> **Exercise**: For every line below, set down an identical copy.

> **Records shown**:
....

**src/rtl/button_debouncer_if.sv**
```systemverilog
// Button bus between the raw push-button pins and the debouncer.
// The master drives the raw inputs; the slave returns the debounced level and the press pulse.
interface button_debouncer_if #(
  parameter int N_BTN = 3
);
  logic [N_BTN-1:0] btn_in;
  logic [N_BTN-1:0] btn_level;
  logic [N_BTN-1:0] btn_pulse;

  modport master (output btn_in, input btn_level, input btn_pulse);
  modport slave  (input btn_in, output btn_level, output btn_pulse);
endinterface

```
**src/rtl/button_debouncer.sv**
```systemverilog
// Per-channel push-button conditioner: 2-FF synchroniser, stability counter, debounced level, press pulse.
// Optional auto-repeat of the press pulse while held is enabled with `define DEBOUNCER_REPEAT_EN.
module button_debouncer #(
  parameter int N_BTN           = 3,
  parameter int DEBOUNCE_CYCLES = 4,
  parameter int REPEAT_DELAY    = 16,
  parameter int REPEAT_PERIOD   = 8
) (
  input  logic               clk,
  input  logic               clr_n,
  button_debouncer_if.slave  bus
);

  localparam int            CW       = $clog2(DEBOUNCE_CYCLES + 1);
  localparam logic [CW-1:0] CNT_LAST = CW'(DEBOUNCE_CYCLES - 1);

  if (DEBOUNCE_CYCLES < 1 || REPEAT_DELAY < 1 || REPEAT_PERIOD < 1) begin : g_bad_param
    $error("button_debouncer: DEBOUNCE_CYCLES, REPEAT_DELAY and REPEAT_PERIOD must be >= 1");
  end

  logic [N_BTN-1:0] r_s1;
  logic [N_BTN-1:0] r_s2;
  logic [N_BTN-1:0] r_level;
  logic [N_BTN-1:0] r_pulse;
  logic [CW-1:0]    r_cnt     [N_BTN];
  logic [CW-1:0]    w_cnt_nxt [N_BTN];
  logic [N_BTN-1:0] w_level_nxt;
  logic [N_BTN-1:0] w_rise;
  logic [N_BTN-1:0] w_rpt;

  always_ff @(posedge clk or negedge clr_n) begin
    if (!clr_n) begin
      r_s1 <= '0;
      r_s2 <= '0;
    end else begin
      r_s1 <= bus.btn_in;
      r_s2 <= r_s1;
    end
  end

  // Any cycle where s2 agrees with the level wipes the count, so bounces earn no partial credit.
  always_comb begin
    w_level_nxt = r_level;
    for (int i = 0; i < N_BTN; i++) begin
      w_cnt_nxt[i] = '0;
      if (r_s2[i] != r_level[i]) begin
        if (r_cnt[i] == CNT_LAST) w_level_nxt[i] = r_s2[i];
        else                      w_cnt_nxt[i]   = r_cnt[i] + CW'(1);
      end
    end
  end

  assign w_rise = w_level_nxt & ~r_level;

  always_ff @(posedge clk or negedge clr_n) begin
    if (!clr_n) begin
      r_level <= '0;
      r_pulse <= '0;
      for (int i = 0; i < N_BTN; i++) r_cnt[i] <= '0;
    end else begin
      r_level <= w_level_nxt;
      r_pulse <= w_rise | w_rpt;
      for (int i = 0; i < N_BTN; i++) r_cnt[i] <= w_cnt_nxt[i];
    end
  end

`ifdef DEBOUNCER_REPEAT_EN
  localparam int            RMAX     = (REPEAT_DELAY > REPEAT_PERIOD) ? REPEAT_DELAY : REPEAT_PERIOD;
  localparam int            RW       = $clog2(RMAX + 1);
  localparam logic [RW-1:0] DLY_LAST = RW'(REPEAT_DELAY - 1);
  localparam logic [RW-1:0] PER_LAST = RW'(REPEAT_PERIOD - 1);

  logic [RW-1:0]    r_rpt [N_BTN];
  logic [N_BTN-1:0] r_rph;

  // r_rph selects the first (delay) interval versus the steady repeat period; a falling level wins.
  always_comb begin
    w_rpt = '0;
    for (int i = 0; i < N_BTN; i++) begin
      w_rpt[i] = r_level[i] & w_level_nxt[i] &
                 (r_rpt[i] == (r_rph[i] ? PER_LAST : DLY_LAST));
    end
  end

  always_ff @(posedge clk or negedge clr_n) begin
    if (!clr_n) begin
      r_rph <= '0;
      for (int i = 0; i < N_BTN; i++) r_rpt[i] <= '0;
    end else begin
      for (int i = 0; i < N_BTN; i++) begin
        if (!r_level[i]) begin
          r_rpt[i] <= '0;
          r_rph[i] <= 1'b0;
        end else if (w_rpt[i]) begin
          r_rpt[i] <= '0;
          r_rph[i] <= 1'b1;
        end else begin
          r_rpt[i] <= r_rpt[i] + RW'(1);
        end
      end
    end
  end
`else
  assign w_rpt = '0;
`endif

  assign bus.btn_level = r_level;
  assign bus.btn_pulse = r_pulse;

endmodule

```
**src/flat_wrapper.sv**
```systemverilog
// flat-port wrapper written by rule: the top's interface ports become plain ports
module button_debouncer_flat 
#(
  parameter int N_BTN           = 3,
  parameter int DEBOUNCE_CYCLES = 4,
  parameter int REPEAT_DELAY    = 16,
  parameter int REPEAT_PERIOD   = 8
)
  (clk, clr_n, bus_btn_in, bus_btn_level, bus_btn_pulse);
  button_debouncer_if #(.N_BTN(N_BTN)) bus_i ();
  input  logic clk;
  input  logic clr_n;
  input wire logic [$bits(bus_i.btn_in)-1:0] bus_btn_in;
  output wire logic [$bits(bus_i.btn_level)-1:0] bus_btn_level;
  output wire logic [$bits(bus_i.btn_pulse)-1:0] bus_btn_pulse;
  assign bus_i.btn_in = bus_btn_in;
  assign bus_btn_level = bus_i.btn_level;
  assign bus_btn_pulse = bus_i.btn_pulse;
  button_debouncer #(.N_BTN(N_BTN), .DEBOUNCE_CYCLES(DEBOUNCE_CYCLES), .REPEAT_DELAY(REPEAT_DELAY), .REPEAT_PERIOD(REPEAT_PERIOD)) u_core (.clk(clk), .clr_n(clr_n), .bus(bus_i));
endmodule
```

....

> **Answer below**:
**src/rtl/button_debouncer_if.sv**
```systemverilog
// Button bus between the raw push-button pins and the debouncer.
// The master drives the raw inputs; the slave returns the debounced level and the press pulse.
interface button_debouncer_if #(
  parameter int N_BTN = 3
);
  logic [N_BTN-1:0] btn_in;
  logic [N_BTN-1:0] btn_level;
  logic [N_BTN-1:0] btn_pulse;

  modport master (output btn_in, input btn_level, input btn_pulse);
  modport slave  (input btn_in, output btn_level, output btn_pulse);
endinterface

```
**src/rtl/button_debouncer.sv**
```systemverilog
// Per-channel push-button conditioner: 2-FF synchroniser, stability counter, debounced level, press pulse.
// Optional auto-repeat of the press pulse while held is enabled with `define DEBOUNCER_REPEAT_EN.
module button_debouncer #(
  parameter int N_BTN           = 3,
  parameter int DEBOUNCE_CYCLES = 4,
  parameter int REPEAT_DELAY    = 16,
  parameter int REPEAT_PERIOD   = 8
) (
  input  logic               clk,
  input  logic               clr_n,
  button_debouncer_if.slave  bus
);

  localparam int            CW       = $clog2(DEBOUNCE_CYCLES + 1);
  localparam logic [CW-1:0] CNT_LAST = CW'(DEBOUNCE_CYCLES - 1);

  if (DEBOUNCE_CYCLES < 1 || REPEAT_DELAY < 1 || REPEAT_PERIOD < 1) begin : g_bad_param
    $error("button_debouncer: DEBOUNCE_CYCLES, REPEAT_DELAY and REPEAT_PERIOD must be >= 1");
  end

  logic [N_BTN-1:0] r_s1;
  logic [N_BTN-1:0] r_s2;
  logic [N_BTN-1:0] r_level;
  logic [N_BTN-1:0] r_pulse;
  logic [CW-1:0]    r_cnt     [N_BTN];
  logic [CW-1:0]    w_cnt_nxt [N_BTN];
  logic [N_BTN-1:0] w_level_nxt;
  logic [N_BTN-1:0] w_rise;
  logic [N_BTN-1:0] w_rpt;

  always_ff @(posedge clk or negedge clr_n) begin
    if (!clr_n) begin
      r_s1 <= '0;
      r_s2 <= '0;
    end else begin
      r_s1 <= bus.btn_in;
      r_s2 <= r_s1;
    end
  end

  // Any cycle where s2 agrees with the level wipes the count, so bounces earn no partial credit.
  always_comb begin
    w_level_nxt = r_level;
    for (int i = 0; i < N_BTN; i++) begin
      w_cnt_nxt[i] = '0;
      if (r_s2[i] != r_level[i]) begin
        if (r_cnt[i] == CNT_LAST) w_level_nxt[i] = r_s2[i];
        else                      w_cnt_nxt[i]   = r_cnt[i] + CW'(1);
      end
    end
  end

  assign w_rise = w_level_nxt & ~r_level;

  always_ff @(posedge clk or negedge clr_n) begin
    if (!clr_n) begin
      r_level <= '0;
      r_pulse <= '0;
      for (int i = 0; i < N_BTN; i++) r_cnt[i] <= '0;
    end else begin
      r_level <= w_level_nxt;
      r_pulse <= w_rise | w_rpt;
      for (int i = 0; i < N_BTN; i++) r_cnt[i] <= w_cnt_nxt[i];
    end
  end

`ifdef DEBOUNCER_REPEAT_EN
  localparam int            RMAX     = (REPEAT_DELAY > REPEAT_PERIOD) ? REPEAT_DELAY : REPEAT_PERIOD;
  localparam int            RW       = $clog2(RMAX + 1);
  localparam logic [RW-1:0] DLY_LAST = RW'(REPEAT_DELAY - 1);
  localparam logic [RW-1:0] PER_LAST = RW'(REPEAT_PERIOD - 1);

  logic [RW-1:0]    r_rpt [N_BTN];
  logic [N_BTN-1:0] r_rph;

  // r_rph selects the first (delay) interval versus the steady repeat period; a falling level wins.
  always_comb begin
    w_rpt = '0;
    for (int i = 0; i < N_BTN; i++) begin
      w_rpt[i] = r_level[i] & w_level_nxt[i] &
                 (r_rpt[i] == (r_rph[i] ? PER_LAST : DLY_LAST));
    end
  end

  always_ff @(posedge clk or negedge clr_n) begin
    if (!clr_n) begin
      r_rph <= '0;
      for (int i = 0; i < N_BTN; i++) r_rpt[i] <= '0;
    end else begin
      for (int i = 0; i < N_BTN; i++) begin
        if (!r_level[i]) begin
          r_rpt[i] <= '0;
          r_rph[i] <= 1'b0;
        end else if (w_rpt[i]) begin
          r_rpt[i] <= '0;
          r_rph[i] <= 1'b1;
        end else begin
          r_rpt[i] <= r_rpt[i] + RW'(1);
        end
      end
    end
  end
`else
  assign w_rpt = '0;
`endif

  assign bus.btn_level = r_level;
  assign bus.btn_pulse = r_pulse;

endmodule

```
**src/flat_wrapper.sv**
```systemverilog
// flat-port wrapper written by rule: the top's interface ports become plain ports
module button_debouncer_flat 
#(
  parameter int N_BTN           = 3,
  parameter int DEBOUNCE_CYCLES = 4,
  parameter int REPEAT_DELAY    = 16,
  parameter int REPEAT_PERIOD   = 8
)
  (clk, clr_n, bus_btn_in, bus_btn_level, bus_btn_pulse);
  button_debouncer_if #(.N_BTN(N_BTN)) bus_i ();
  input  logic clk;
  input  logic clr_n;
  input wire logic [$bits(bus_i.btn_in)-1:0] bus_btn_in;
  output wire logic [$bits(bus_i.btn_level)-1:0] bus_btn_level;
  output wire logic [$bits(bus_i.btn_pulse)-1:0] bus_btn_pulse;
  assign bus_i.btn_in = bus_btn_in;
  assign bus_btn_level = bus_i.btn_level;
  assign bus_btn_pulse = bus_i.btn_pulse;
  button_debouncer #(.N_BTN(N_BTN), .DEBOUNCE_CYCLES(DEBOUNCE_CYCLES), .REPEAT_DELAY(REPEAT_DELAY), .REPEAT_PERIOD(REPEAT_PERIOD)) u_core (.clk(clk), .clr_n(clr_n), .bus(bus_i));
endmodule
```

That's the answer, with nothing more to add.